La estrategia parasitaria del gorrón la encontramos asimismo representada en el mundo
animal. Es la misma, en efecto, que la del cuco: poner los huevos en nido ajeno. Y que esto sea
así, apunta hacia cuestiones de una enorme importancia.
Por una parte, el gorrón necesita y depende del prójimo para serlo. Avaricia y tacañería son
vicios solitarios. Ni avaro ni tacaño tienen necesidad de los demás para ejercer como tales; más
bien al contrario: sólo de espaldas a ellos se puede ejercer de avaro o de tacaño, por eso ambos
buscan alejarse de los otros La segregación del otro es condición esencial para la constitución de
ambos vicios. Se puede ser avaro o tacaño a solas (e incluso cabría añadir que no se puede ser
más que a solas), pero únicamente se puede ser gorrón con los demás.

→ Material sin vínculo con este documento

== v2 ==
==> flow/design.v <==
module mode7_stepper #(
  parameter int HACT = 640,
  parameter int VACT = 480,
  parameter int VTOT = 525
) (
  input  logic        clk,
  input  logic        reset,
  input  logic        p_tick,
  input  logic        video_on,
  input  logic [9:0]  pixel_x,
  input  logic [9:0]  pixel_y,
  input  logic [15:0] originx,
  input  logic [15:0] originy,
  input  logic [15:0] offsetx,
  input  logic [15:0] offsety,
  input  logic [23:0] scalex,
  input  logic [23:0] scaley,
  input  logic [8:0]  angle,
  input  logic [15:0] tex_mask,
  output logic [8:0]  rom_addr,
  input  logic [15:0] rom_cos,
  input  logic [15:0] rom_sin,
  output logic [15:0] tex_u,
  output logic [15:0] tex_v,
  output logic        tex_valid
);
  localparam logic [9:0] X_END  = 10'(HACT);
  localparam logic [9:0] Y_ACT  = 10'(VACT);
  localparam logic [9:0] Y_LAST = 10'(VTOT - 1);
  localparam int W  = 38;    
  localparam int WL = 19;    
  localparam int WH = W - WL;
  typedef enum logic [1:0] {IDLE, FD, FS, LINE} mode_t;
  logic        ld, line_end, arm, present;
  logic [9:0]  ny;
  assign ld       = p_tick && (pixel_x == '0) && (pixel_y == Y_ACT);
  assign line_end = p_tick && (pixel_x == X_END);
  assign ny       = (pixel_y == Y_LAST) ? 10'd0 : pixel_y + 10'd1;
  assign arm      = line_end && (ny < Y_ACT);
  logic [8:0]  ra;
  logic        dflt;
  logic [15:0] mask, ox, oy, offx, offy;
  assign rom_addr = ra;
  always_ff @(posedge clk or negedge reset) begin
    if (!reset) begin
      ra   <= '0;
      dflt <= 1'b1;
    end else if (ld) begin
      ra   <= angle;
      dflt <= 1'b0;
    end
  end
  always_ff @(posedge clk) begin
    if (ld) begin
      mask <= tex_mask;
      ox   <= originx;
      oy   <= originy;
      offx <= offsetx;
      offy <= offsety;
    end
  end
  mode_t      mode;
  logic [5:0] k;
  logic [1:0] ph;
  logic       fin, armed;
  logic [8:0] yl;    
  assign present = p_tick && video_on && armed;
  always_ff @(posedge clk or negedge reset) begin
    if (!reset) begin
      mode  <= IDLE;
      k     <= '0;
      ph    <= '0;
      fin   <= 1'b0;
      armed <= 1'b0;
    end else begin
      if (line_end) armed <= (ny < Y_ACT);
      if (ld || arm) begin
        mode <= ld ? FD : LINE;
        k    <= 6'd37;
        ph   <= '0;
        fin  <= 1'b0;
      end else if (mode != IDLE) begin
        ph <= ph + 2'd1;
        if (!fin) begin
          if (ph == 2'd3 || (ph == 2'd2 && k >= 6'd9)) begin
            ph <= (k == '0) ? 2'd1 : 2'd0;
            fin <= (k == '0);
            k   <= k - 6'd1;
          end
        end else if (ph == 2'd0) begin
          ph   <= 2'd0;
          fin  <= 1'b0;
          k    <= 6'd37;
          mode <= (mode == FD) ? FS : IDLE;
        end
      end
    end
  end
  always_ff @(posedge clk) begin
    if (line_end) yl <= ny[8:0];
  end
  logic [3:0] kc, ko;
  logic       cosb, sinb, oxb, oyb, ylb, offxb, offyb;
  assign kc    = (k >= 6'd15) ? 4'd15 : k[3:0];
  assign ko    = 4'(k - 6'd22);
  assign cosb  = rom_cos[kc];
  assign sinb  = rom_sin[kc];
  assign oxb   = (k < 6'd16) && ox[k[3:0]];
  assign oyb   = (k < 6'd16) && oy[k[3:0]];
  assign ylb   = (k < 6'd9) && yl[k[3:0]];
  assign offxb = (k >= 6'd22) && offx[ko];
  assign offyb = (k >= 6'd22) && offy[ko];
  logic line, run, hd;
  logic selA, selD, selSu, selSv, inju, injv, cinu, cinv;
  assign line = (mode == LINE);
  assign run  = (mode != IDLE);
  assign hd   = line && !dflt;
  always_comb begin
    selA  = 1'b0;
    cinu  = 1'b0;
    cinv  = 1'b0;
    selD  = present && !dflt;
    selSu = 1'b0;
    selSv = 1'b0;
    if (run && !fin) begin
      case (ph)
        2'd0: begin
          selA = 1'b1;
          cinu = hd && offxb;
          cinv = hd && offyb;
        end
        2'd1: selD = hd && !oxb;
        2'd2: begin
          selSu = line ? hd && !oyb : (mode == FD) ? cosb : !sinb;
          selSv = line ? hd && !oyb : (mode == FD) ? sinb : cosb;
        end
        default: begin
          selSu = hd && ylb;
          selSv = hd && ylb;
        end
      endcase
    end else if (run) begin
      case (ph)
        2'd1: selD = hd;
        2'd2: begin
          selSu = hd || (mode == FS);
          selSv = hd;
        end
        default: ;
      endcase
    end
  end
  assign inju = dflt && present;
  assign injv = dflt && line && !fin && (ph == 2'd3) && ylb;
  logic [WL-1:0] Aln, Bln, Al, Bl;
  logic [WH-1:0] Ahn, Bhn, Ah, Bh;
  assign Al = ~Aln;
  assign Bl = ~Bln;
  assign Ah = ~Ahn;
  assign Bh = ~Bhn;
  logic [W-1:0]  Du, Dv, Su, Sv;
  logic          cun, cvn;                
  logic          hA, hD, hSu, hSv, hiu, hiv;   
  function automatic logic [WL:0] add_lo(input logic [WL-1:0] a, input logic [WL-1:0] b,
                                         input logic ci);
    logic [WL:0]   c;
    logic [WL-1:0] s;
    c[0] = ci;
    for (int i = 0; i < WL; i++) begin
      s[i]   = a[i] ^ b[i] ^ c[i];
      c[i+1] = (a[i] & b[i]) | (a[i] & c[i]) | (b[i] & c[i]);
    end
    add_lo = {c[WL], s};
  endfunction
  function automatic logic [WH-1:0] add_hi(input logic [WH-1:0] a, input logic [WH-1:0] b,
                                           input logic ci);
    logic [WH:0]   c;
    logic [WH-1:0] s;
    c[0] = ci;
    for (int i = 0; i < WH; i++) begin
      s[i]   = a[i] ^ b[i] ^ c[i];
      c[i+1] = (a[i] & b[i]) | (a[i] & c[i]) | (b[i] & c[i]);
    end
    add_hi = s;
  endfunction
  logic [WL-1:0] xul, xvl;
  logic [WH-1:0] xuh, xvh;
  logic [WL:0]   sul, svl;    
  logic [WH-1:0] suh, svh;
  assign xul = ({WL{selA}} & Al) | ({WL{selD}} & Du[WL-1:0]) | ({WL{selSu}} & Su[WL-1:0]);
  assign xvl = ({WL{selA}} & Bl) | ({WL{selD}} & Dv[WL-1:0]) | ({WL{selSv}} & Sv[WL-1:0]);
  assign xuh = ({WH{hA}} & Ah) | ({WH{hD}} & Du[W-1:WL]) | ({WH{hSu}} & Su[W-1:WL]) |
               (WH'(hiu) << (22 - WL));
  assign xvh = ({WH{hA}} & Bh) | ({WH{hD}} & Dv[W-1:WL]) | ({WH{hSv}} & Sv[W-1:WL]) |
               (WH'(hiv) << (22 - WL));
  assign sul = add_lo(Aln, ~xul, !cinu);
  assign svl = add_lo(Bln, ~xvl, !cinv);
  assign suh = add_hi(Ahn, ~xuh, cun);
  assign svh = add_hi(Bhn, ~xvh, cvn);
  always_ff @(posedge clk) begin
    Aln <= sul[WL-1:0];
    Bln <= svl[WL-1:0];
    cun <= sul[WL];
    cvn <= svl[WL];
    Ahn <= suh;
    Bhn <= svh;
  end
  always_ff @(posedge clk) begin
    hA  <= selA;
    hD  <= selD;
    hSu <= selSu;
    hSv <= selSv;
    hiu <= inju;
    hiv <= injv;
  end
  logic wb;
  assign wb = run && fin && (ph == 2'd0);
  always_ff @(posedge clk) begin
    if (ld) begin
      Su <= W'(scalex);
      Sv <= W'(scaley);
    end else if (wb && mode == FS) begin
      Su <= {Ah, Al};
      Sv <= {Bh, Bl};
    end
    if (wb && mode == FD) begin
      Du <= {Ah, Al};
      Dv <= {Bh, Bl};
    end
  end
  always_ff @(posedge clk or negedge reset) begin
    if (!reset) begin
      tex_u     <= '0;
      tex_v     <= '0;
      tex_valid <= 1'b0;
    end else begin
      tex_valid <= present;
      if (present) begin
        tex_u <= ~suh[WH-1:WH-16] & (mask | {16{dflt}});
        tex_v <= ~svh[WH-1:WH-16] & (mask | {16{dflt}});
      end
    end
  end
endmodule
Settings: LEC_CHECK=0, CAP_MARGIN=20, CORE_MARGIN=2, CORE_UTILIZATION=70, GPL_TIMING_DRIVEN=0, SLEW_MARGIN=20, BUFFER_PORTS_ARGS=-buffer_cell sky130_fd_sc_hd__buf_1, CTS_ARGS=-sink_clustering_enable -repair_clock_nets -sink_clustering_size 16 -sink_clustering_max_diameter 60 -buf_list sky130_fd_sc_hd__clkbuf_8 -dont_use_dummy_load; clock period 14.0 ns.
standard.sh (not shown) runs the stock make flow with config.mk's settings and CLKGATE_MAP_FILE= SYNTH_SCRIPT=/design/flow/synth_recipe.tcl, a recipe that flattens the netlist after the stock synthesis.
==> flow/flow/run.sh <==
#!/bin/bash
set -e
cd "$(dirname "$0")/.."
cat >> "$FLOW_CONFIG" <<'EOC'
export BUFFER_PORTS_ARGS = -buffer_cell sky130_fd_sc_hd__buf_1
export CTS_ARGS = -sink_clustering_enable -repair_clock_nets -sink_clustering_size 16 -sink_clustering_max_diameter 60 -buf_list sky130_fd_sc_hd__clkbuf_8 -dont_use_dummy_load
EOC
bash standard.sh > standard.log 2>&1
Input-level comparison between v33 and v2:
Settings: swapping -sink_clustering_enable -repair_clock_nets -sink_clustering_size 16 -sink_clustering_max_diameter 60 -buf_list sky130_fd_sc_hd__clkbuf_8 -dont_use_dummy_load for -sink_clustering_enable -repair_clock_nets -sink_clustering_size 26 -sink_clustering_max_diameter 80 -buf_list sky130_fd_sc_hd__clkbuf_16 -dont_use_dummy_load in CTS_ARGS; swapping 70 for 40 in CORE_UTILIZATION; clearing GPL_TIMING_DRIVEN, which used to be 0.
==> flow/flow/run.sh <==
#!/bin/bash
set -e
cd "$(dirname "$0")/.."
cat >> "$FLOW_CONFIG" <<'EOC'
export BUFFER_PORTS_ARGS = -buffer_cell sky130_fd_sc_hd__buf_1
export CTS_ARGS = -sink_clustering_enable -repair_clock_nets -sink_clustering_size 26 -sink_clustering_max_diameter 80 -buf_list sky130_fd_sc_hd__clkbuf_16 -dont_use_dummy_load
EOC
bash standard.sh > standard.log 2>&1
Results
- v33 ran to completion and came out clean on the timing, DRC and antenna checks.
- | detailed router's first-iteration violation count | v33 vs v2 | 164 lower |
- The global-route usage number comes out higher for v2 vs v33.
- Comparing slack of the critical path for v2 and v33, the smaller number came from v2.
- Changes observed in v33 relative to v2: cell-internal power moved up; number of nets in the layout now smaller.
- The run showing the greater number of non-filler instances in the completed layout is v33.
This is an optimization exercise on Yosys and OpenROAD, whose aim is small area, a short achievable clock period and few clock cycles, not a production implementation.
Where RTL was checked, it was by simulation tests only, not by an equivalence proof against the original.
No activity file was given, so power comes from the tool's default toggle rates.

== job 5208 ==
// gem_img_line_decoder
module gem_img_line_decoder (
  input  logic        clk,
  input  logic        rst_n,
  input  logic        in_valid,
  output logic        in_ready,
  input  logic [7:0]  in_data_byte,
  input  logic        in_image_start,
  output logic        out_valid,
  input  logic        out_ready,
  output logic [1:0]  out_run_kind,
  output logic [7:0]  out_fill_byte,
  output logic [63:0] out_pattern_word,
  output logic [15:0] out_byte_count,
  output logic        out_end_of_line,
  output logic [7:0]  out_line_repeats,
  output logic        out_image_done,
  input  logic        cfg_valid,
  output logic        cfg_ready,
  input  logic [1:0]  cfg_index,
  input  logic [15:0] cfg_data
);
==> flow/config.mk <==
export PLATFORM = sky130hd
export DESIGN_NAME = gem_img_line_decoder
export DESIGN_NICKNAME = gem_img_line_decoder
export VERILOG_FILES = /design/flow/design.v
export SDC_FILE = /design/flow/constraint.sdc
export NUM_CORES = 4
export LEC_CHECK = 0
export ABC_AREA = 1
export CAP_MARGIN = 20
export CORE_MARGIN = 2
export CORE_UTILIZATION = 60
export PLACE_DENSITY = 0.75
export SETUP_SLACK_MARGIN = 5
export SLEW_MARGIN = 20
==> flow/constraint.sdc <==
create_clock -name core_clock -period 10.5 [get_ports {clk}]
set_input_delay 2.1000 -clock core_clock [delete_from_list [all_inputs] [get_ports {clk}]]
set_output_delay 2.1000 -clock core_clock [all_outputs]
set_load 0.01 [all_outputs]
standard.sh (not shown) runs the stock make flow with config.mk's settings and CLKGATE_MAP_FILE= SYNTH_SCRIPT=/design/flow/synth_recipe.tcl, a recipe that flattens the netlist after the stock synthesis.
==> flow/flow/run.sh <==
#!/bin/bash
set -euo pipefail
bash standard.sh SETUP_SLACK_MARGIN=7.4 \
  "BUFFER_PORTS_ARGS=-buffer_cell sky130_fd_sc_hd__buf_1" \
  "CTS_ARGS=-sink_clustering_enable -repair_clock_nets -dont_use_dummy_load -buf_list sky130_fd_sc_hd__clkbuf_8" \
  finish > standard.log 2>&1
Job 5208 | stages: all done | timing, DRC, antenna: all pass
#### Input delta (job 3356 over job 5208)
==> flow/flow/run.sh <==
#!/bin/bash
set -euo pipefail
bash standard.sh SETUP_SLACK_MARGIN=7.4 \
  "BUFFER_PORTS_ARGS=-buffer_cell sky130_fd_sc_hd__buf_1" \
  "CTS_ARGS=-sink_clustering_enable -repair_clock_nets -dont_use_dummy_load -buf_list sky130_fd_sc_hd__clkbuf_4" \
  finish > standard.log 2>&1
Notes after the runs:
Peak per-stage delay on the critical path: job 3356 vs job 5208 down 20 ps. The global placer's final weighted congestion on job 3356 is in line with that on job 5208. Job 3356 ends up with a design area that is 150 µm² higher than in job 5208. Clock group share of total power was higher in job 5208 than in job 3356. Final setup skew: job 3356 vs job 5208 up 17 ps. The non-clock buffer count reported for job 3356 is smaller than that of job 5208 by 12. Changes observed in job 3356 relative to job 5208: relative contribution of combinational cells to total power shows an increase of 0.2 points; insertion delay to the later sink of the worst-skew pair shows an increase of 130 ps; core utilization shows an increase of 0.93 points; setup slack shows a reduction of 110 ps. Summary of the comparison: sequential share of layout area is lower in job 3356, relative to job 5208.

Y esto nos obliga, por otro lado, a reparar en las peculiaridades de la relación que dicho
individuo mantiene con sus víctimas. Interesada o aprovechada son, desde luego, calificativos que
la definen; también aduladora o servil. Podríamos decir que con frecuencia la gorronería consiste
en el despliegue de redes de adulación y servidumbre al servicio del interés y del provecho. Pero
además de de todos esos rasgos, creo que hay uno igualmente distintivo y característico de este
vicio, y al que me parece a mí que no se le ha prestado toda la atención que merece. Me refiero el
profundo menosprecio hacia los demás que la gorronería implica. El gorrón se cree un tipo listo
rodeado de estúpidos. Se considera a sí mismo agente del sublime descubrimiento de cómo vivir
a costa del prójimo. Se ve, justamente, como un cuco, un ser dotado de una astucia natural para
este negocio del sobrevivir y el medrar, o por lo menos del comer y el beber a gastos pagos. El
desprecio hacia el sableado cae por su propio peso. Es tan difícil encontrar un gorrón agradecido
como un tacaño dadivoso. Lo que le provoca quien le favorece no es aprecio ni agradecimiento,
sino burla y menosprecio. Y a hasta es posible que si no se avergüenza de lo vil y rastrero de su
conducta es porque en su fuero interno piense que los demás son tan necios que ni siquiera se
percatan de ello. Y aunque es verdad que muchas veces con eso no hace sino poner de manifiesto
su propia estupidez (porque ni él tan listo ni los demás tan tontos), lo cierto es que si logra
sobrevivir es porque siempre encuentra algún nido donde instalarse, es decir, porque siempre hay
algún pájaro bobo que no conoce ni sus propios huevos.